Pick each line that has "synthesis" out of the records.

** Source material follows **

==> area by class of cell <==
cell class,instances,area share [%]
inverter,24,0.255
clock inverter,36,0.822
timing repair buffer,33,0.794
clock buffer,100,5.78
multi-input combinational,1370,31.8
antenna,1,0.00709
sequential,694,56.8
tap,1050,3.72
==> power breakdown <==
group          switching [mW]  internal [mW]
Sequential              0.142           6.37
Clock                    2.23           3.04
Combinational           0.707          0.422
Background: an optimization exercise with open tools, aiming at small area. Do not read the settings as production practice. Only simulation tests tie the RTL to the original design; equivalence was not proved. No activity file was given, so power comes from the tool's default toggle rates.

<file path="flow/run.sh">
#!/bin/bash
# synth_recipe.tcl (not shown) runs the flow's synth.tcl, then flattens the netlist and writes it again
# the make line also repeats each setting of config.mk as NAME=value (left out here)
make -C /OpenROAD-flow-scripts/flow DESIGN_CONFIG=/design/flow/config.mk WORK_HOME=/design/flow/orfs CLKGATE_MAP_FILE= SYNTH_SCRIPT=/design/flow/synth_recipe.tcl finish
</file>
<file path="flow/design.v">
`timescale 1ns/1ps
module gain_scale
(
	input logic [16-1:0] sample,
	input logic [8-1:0] gain,
	output logic [16-1:0] scaled
);
	localparam int BOT_SHIFT = 4 + 8 - 1;
	logic [16-1:0] terms [8];	 
	logic [16-1:0] sum;
	genvar k;
	generate
		for (k = 0; k < 8; k++)
		begin : g_term
			assign terms[k] = gain[k] ? (sample >> (BOT_SHIFT - k)) : '0;
		end
	endgenerate
	always_comb
	begin
		sum = '0;
		for (int i = 0; i < 8; i++)
		begin
			sum = sum + terms[i];
		end
	end
	assign scaled = sum;
endmodule
`timescale 1ns/1ps
module mix_bus
(
	input logic [8*16-1:0] samples,	 
	input logic [8*8-1:0] gains,		 
	output logic [16-1:0] mix
);
	logic [16-1:0] scaled [8];
	logic [16-1:0] acc;
	genvar s;
	generate
		for (s = 0; s < 8; s++)
		begin : g_xpt
			gain_scale u_scale
			(
				.sample(samples[s*16 +: 16]),
				.gain(gains[s*8 +: 8]),
				.scaled(scaled[s])
			);
		end
	endgenerate
	always_comb
	begin
		acc = '0;
		for (int i = 0; i < 8; i++)
		begin
			acc = acc + scaled[i];
		end
	end
	assign mix = acc;
endmodule
`timescale 1ns/1ps
module gain_regs
(
	input logic clk,
	input logic nRst,
	input logic wr_en,						 
	input logic cmd_data_sw,				 
	input logic [7:0] data,
	output logic [8*8*8-1:0] gains
);
	logic [7:0] cmd_r;
	logic cmd_wr;
	logic data_wr;
	logic gain_cmd;
	logic gain_wr;
	assign cmd_wr = wr_en & cmd_data_sw;
	assign data_wr = wr_en & ~cmd_data_sw;
	assign gain_cmd = (cmd_r[7:6] == 2'b11);
	assign gain_wr = data_wr & gain_cmd;
	always_ff @(posedge clk or negedge nRst)
	begin
		if (!nRst)
		begin
			cmd_r <= '0;					 
		end
		else if (cmd_wr)
		begin
			cmd_r <= data;
		end
	end
	always_ff @(posedge clk or negedge nRst)
	begin
		if (!nRst)
		begin
			for (int i = 0; i < 8*8; i++)
			begin
				gains[i*8 +: 8] <= 8'h80;
			end
		end
		else if (gain_wr)
		begin
			gains[cmd_r[5:0]*8 +: 8] <= data;
		end
	end
endmodule
`timescale 1ns/1ps
module frame_latch
(
	input logic clk,
	input logic nRst,
	input logic ws,							 
	input logic [4*16-1:0] left,	 
	input logic [4*16-1:0] right,	 
	output logic [4*16-1:0] codec_out
);
	logic ws_d;								 
	logic ws_edge;
	logic load_left;
	logic load_right;
	assign ws_edge = ws ^ ws_d;
	assign load_left = ws_edge & ~ws;		 
	assign load_right = ws_edge & ws;		 
	always_ff @(posedge clk or negedge nRst)
	begin
		if (!nRst)
		begin
			ws_d <= 1'b0;
		end
		else
		begin
			ws_d <= ws;
		end
	end
	always_ff @(posedge clk or negedge nRst)
	begin
		if (!nRst)
		begin
			codec_out <= '0;
		end
		else if (load_left)
		begin
			codec_out <= left;				 
		end
		else if (load_right)
		begin
			codec_out <= right;				 
		end
	end
endmodule
`timescale 1ns/1ps
module mixer_top
(
	input logic clk,
	input logic nRst,
	input logic wr_en,
	input logic cmd_data_sw,
	input logic [7:0] data,
	input logic ws,
	input logic [8*16-1:0] codec_in,	 
	output logic [4*16-1:0] codec_out	 
);
	localparam int ROW_W = 8*8;
	logic [8*ROW_W-1:0] gains;
	logic [8*16-1:0] bus_mix;	 
	logic [4*16-1:0] left_mix;
	logic [4*16-1:0] right_mix;
	genvar b;
	genvar p;
	gain_regs u_gain_regs
	(
		.clk(clk),
		.nRst(nRst),
		.wr_en(wr_en),
		.cmd_data_sw(cmd_data_sw),
		.data(data),
		.gains(gains)
	);
	generate
		for (b = 0; b < 8; b++)
		begin : g_bus
			mix_bus u_mix_bus
			(
				.samples(codec_in),
				.gains(gains[b*ROW_W +: ROW_W]),
				.mix(bus_mix[b*16 +: 16])
			);
		end
	endgenerate
	generate
		for (p = 0; p < 4; p++)
		begin : g_pair
			assign left_mix[p*16 +: 16] = bus_mix[(2*p)*16 +: 16];
			assign right_mix[p*16 +: 16] = bus_mix[(2*p+1)*16 +: 16];
		end
	endgenerate
	frame_latch u_frame_latch
	(
		.clk(clk),
		.nRst(nRst),
		.ws(ws),
		.left(left_mix),
		.right(right_mix),
		.codec_out(codec_out)
	);
endmodule
</file>
<file path="flow/constraint.sdc">
create_clock -name core_clock -period 15.0 [get_ports {clk}]
set_input_delay 3.0000 -clock core_clock [delete_from_list [all_inputs] [get_ports {clk}]]
set_output_delay 3.0000 -clock core_clock [all_outputs]
set_load 0.01 [all_outputs]
</file>
<file path="flow/config.mk">
export PLATFORM = sky130hd
export DESIGN_NAME = mixer_top
export DESIGN_NICKNAME = mixer_top
export VERILOG_FILES = /design/flow/design.v
export SDC_FILE = /design/flow/constraint.sdc
export NUM_CORES = 4
export LEC_CHECK = 0
export CAP_MARGIN = 20
export CORE_MARGIN = 2
export CORE_UTILIZATION = 45
export SLEW_MARGIN = 20
</file>
==> results.toml <==
[setup_path]
critical_path_cell_count = 25
crit_path_end_kind = "flip-flop"
crit_fanout = 15
cp_common_cell = "fa_1"
worstSetupPathType = "in2reg"
startpoint_type = "input pin"
arrival_ps = 11850
critPathSlowestCell = "buf_2"
crit_family = "adder cells"
slowest_delay_ps = 860
r2r_slack_ps = 6340
reg2reg_depth = 23
required_ps = 15700
path_buf_inv = 7

[synth]
synth_ff_type = "dfrtp_1"
synth_cell_types = 72
syn_area_per_cell_sq_um = 9.71
netlist_top_cells_count = "inv_1, fa_1, nand2_1"
ys_async_sr_fraction_pct = 100
ys_ff_latch = 585
ys_top_cells_by_area = "fa_1, inv_1, dfrtp_1"
synth-edff-count = 0
synth_area_sq_um = 158000
synth_fp_nets = 21171
synth_most_common_cell = "inv_1"
yosysSeqAreaShare_pct = 9.32
yosysTopAreaCellShare_pct = 53.9
synthCells = 16267
yosysWarnings = 6
yosys.area.top_type = "fa_1"

[power]
vdd_drop_max_uv = 144
p_sw_w = 0.00780
share_comb_of_total_power_pct = 69.9
p_seq_share_pct = 14.4
powerDensity_nw_per_um2 = 88.8
p_clk_share_pct = 15.7
p_leak_nw = 87.5
switching_share_pct = 52.7
power.internal_w = 0.00699

[floorplanning]
start_util_pct = 45.2
die_w_microns = 597
chipHeight_microns = 597
core_sq_um = 349000
ios = 205
dieArea_sq_um = 356000
row_count = 217

[grt]
grtUsageTotal_pct = 31.9
antenna_found_initial = 68
first_global_vias = 117528
grt_pass1_wl_mm = 812
grt.overflow.total = 0
grt_start_max_net_pins = 68

[placed_design]
placed_area_sq_um = 163000
port_buffers = 172
hpwlAfterDp_mm = 432
dp.cells = 20355
place_congestion = 0.987

[drt]
drc = 0
viasPerCell = 5.32
first_pass_iters = 6
ant_nets = 0
vias = 109531
drt-initial-drc-count = 9352
post_drt_wl_per_cell_microns = 26.5
wl_mm = 546

[sta]
final_max_slew_viol_count = 0
finalHoldViolations = 0
worst_pin_slew_ps = 1230
fin_crit_sh_pct = 74.3
rsz0062_at_grt = "false"
slew_headroom_pct = 17.7
period_minus_slack_ps = 11150
clock_skew_ps = 34.0
max_freq_mhz = 89.7
tns_ps = 0
setup_viol = 0

[clock_tree]
clk_latency_ps = 870
clockBufferDepth = 4
cts_tree = "done"
cts-resized-gates = 0
cts_setup_buffers = 0
htreeDepth = 3
clk_pin_slew_ps = 60
cts_hold_buf = 0
numCtsBuffers = 90
cts_root_buf = "clkbuf_16"
clock_sinks = 585

[layout]
postLayoutCellArea_sq_um = 166000
nets = 20752
final_cells = 20607
area_growth_pct = 5.37
layout-drive-gt1-share_pct = 6.60
n_fill_cell = 33049

[run]
drv_cap = 0

[worst_hold_path]
hold_class = "reg2reg"
hold_depth = 2

[status]
status = "no timing/DRC/antenna violations"
power groups by stage:
stage                     Sequential [W]  Combinational, W  Clock (W)
after floorplan                  0.00192           0.00638          0
after global placement           0.00215            0.0101          0
after detailed placement         0.00215            0.0102          0
after CTS                        0.00212            0.0103    0.00236
after global routing             0.00216            0.0114    0.00240
final                            0.00214            0.0103    0.00231
routing by layer:
metal,up-vias,routed length (microns),track usage (%)
met5,-,143,0
met3,984,56100,8.01
met2,5281,243000,48.0
met4,22,31300,16.3
li1,44678,-,-
met1,58566,216000,42.8
metrics by stage:
step           setup slack, ps  util (%)  hold slack, ps  total power, W
6_report                  3850      47.6             482          0.0148
2_1_floorplan             4870         -             462         0.00829
3_3_place_gp              3160      46.7             468          0.0123
5_1_grt                   3640      47.6             512          0.0160
4_1_cts                   4060      47.6             489          0.0148
3_5_place_dp              3120      46.7             472          0.0123
sequential cells by signal (all words and copies together) (netlist names):
register and cells:
u_gain_regs.gains 512, u_frame_latch.codec_out 64, u_gain_regs.cmd_r 8, u_frame_latch.ws_d 1
worst reg2reg max path, cell delays in order (launching register included):
cell and delay (ps):
dfstp_2 720, nand2_1 130, fa_1 590, inv_1 70
fa_1 480, fa_1 640, fa_1 460, fa_1 510
inv_1 50, fa_1 470, inv_1 80, fa_1 500
fa_1 540, inv_1 50, fa_1 620, inv_1 120
fa_1 430, a211oi_1 400, o21bai_1 130, a31oi_1 330
o21ai_0 130, o21ai_0 140, xor2_1 630, o221ai_1 260
final cells by class:
class / instances / area (sq um) / share of cell area [%]
diodes: 91 / 228 / 0.137
clock buffers: 116 / 2490 / 1.50
clock inverters: 45 / 568 / 0.341
inverters: 4419 / 16600 / 9.97
multi-input cells: 10413 / 123000 / 74.2
flip-flops and latches: 585 / 14700 / 8.84
well taps: 4599 / 5750 / 3.46
repair buffers: 339 / 2640 / 1.58
cell usage in the layout (no fill, tap or decap), types with 17 or more instances in the layout:
cell type,count
nand2b_1,21
mux2_2,512
and2_1,1941
dfstp_2,64
a21oi_1,78
nor3_1,19
buf_4,219
a21o_1,33
mux2i_1,24
buf_2,49
a211oi_1,29
nand3_1,17
xor2_1,35
nand2_1,2529
inv_1,4417
o21ai_0,93
clkbuf_16,91
xnor2_1,56
ha_1,506
nor2_1,74
diode_2,91
dfrtp_1,521
fa_1,4256
clkdlybuf4s50_1,67
worst paths after layout:
check / start / endpoint
worst max-delay path: codec_in[24] / u_frame_latch.codec_out[62]
worst min-delay path: u_frame_latch.codec_out[0] / u_frame_latch.codec_out[0]
worst max register to register: u_gain_regs.gains[199] / u_frame_latch.codec_out[30]
worst min register to register: u_frame_latch.codec_out[0] / u_frame_latch.codec_out[0]
max in group asynchronous: nRst / u_frame_latch.codec_out[30]
min in group asynchronous: nRst / u_gain_regs.gains[456]
cells by family (layout without fill, tap and decap cells):
kind of cell / Yosys count / in the layout / share of synthesized area [%]
DFF: 585 / 585 / 9.32
AOI/OAI and AO/OA: 329 / 329 / 1.32
buffers and inverters: 5269 / 4919 / 12.5
xor gates and xnor gates: 91 / 91 / 0.504
other: 0 / 91 / 0
adders and majority gates: 4763 / 4763 / 57.9
and+or+nand+nor: 4682 / 4682 / 14.5
muxes: 548 / 548 / 3.91

==> re-timing with driven ports <==
How much do the figures lean on ideal ports? The routed layout below was timed once more, with nothing changed but the port constraints.
Step 1, drivers: a clkbuf_16 drives clk and a buf_2 each remaining input, both assumed.
Step 2 adds t to the input delays and takes it off the output delays; t is the mean of the earliest and latest rising clock arrival at the registers after step 1. Input paths then give back, and output paths get back, about the clock's delay inside the block.
Three values: ideal, step 1, step 2; two values: the first two.
shift t [ns]: 0.963
setup WS [ns]: 3.850 / 3.928 / 2.965
cell pins on the clock port's net: 1
After both steps setup and hold are still met in this run. For this run, drivers alone change the setup slack by +0.078 ns; drivers and shift together by -0.885 ns.
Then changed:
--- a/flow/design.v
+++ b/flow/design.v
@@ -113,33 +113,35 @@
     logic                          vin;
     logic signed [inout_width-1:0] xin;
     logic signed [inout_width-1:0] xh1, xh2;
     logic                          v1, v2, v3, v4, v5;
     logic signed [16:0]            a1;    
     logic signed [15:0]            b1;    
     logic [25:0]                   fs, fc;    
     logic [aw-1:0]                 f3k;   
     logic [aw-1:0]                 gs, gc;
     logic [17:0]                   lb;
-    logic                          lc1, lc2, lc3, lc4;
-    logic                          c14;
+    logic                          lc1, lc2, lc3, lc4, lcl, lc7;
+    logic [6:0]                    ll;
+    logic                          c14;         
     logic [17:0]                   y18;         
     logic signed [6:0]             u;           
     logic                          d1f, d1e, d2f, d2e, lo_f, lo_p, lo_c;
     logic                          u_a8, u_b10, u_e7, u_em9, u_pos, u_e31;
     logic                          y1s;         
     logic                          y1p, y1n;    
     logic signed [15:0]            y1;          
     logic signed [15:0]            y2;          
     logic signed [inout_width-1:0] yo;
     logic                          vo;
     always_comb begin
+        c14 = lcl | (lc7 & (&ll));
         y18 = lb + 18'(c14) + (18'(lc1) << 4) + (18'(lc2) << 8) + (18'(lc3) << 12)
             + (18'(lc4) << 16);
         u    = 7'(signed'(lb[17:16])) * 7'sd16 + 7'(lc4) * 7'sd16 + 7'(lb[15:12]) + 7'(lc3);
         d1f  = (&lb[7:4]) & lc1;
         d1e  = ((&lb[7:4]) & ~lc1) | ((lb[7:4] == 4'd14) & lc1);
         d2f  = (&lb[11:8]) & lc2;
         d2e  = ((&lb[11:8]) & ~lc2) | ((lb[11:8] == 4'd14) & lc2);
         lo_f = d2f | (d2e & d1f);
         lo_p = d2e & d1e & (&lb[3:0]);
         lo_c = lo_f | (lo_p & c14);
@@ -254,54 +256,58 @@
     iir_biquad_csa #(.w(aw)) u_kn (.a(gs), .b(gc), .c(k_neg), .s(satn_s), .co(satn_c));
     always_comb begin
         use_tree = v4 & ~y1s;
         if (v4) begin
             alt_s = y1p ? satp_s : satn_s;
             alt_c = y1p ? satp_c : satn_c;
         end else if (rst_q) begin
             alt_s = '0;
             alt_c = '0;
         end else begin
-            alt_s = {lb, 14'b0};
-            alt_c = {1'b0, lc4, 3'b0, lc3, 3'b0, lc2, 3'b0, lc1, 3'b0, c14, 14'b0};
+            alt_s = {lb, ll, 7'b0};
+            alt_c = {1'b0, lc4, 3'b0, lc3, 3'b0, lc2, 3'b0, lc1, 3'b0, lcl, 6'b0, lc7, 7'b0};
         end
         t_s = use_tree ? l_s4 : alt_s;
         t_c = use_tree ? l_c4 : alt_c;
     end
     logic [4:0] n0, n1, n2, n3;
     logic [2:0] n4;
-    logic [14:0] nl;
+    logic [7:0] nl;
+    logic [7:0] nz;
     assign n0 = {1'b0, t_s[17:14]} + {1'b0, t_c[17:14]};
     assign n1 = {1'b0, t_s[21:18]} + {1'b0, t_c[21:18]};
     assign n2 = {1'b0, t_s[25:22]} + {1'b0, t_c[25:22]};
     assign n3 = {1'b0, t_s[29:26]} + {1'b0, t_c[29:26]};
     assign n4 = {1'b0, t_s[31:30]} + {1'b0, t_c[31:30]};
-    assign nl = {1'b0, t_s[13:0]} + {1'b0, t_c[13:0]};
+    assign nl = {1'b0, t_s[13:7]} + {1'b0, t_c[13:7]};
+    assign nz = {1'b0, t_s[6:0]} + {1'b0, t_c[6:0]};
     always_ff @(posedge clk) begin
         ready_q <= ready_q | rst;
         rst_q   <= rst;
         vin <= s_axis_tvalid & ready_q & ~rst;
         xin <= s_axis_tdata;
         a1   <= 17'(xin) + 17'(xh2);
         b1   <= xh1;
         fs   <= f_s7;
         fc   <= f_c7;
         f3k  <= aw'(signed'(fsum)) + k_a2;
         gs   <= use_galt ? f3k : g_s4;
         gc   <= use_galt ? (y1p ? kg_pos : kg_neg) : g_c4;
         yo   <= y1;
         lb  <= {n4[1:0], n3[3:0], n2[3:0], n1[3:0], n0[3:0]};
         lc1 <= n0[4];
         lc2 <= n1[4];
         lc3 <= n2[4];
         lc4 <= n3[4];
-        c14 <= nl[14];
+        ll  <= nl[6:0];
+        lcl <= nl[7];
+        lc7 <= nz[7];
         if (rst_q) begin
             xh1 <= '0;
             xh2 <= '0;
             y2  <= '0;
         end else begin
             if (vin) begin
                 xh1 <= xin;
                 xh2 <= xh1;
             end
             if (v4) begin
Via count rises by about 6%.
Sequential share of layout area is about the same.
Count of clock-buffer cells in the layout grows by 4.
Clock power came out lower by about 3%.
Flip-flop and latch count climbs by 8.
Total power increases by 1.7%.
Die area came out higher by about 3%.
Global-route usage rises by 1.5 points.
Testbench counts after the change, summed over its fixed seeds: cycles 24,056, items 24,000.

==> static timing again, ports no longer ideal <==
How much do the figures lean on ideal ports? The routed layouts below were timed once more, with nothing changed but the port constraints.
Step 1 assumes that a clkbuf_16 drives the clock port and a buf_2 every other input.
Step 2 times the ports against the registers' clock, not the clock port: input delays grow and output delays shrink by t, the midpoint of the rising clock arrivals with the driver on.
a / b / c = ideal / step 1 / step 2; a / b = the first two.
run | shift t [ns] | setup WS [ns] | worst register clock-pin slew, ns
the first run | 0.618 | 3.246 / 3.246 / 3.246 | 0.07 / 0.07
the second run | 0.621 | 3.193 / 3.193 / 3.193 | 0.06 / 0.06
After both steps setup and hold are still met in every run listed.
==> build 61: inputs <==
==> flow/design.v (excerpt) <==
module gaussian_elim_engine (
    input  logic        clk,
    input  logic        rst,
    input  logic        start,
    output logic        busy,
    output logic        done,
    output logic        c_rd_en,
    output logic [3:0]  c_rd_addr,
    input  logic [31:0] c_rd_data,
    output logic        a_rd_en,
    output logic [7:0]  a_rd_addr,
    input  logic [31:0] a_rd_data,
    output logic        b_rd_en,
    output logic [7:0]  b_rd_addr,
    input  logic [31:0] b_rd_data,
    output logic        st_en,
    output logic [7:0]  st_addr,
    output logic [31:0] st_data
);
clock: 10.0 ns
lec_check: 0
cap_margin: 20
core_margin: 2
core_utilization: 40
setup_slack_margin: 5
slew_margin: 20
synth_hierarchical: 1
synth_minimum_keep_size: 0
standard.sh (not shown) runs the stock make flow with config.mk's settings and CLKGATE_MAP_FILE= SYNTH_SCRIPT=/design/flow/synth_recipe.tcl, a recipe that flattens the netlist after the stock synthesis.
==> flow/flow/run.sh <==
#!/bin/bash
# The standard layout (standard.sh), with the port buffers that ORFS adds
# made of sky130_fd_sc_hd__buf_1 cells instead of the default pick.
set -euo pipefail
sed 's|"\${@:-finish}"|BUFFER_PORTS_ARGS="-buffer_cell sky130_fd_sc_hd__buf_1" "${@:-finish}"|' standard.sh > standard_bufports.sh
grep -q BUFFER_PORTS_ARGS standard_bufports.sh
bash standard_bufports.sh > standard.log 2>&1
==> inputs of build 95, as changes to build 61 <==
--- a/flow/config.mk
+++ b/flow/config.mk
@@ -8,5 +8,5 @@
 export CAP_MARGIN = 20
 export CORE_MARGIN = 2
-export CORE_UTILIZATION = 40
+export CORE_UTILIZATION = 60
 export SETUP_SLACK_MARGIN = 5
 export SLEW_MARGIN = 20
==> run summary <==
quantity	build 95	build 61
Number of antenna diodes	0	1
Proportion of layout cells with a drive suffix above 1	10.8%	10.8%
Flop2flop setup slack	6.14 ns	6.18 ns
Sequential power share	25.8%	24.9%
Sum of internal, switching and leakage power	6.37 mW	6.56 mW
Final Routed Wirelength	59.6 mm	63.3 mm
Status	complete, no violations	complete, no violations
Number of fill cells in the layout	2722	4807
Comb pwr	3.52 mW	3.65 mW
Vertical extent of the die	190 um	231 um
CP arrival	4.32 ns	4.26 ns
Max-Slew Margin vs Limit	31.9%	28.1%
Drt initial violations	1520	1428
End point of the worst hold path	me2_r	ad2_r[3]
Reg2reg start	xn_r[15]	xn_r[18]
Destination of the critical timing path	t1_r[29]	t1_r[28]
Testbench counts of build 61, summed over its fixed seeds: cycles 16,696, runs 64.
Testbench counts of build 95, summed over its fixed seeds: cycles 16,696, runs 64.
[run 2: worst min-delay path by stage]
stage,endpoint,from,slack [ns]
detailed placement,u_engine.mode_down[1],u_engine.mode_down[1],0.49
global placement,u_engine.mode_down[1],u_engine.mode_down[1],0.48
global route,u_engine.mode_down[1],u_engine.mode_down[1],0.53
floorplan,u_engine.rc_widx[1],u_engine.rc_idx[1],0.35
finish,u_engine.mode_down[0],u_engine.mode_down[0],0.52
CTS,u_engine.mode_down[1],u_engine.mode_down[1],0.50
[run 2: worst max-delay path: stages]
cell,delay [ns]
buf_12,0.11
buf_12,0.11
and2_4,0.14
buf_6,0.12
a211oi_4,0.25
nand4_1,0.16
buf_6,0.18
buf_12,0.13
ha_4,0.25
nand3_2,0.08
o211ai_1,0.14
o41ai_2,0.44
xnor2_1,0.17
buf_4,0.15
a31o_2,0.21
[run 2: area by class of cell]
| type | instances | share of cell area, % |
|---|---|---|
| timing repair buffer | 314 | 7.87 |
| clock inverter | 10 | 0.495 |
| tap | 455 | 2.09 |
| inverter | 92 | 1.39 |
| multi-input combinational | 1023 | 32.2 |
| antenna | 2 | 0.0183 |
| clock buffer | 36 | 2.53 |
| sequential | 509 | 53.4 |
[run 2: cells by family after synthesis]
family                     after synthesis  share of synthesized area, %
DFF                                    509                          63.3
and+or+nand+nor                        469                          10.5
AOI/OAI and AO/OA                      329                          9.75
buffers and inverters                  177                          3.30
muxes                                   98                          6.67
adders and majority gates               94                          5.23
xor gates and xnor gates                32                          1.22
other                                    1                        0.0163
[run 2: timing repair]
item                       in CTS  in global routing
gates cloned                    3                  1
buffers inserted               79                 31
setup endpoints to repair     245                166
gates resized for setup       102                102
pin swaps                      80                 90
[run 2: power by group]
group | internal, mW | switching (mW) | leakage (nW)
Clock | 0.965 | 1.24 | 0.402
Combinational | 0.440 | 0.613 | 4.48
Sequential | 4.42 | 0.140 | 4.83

** End of Source material **

> Answer to the problem
standard.sh (not shown) runs the stock make flow with config.mk's settings and CLKGATE_MAP_FILE= SYNTH_SCRIPT=/design/flow/synth_recipe.tcl, a recipe that flattens the netlist after the stock synthesis.
[run 2: cells by family after synthesis]
family                     after synthesis  share of synthesized area, %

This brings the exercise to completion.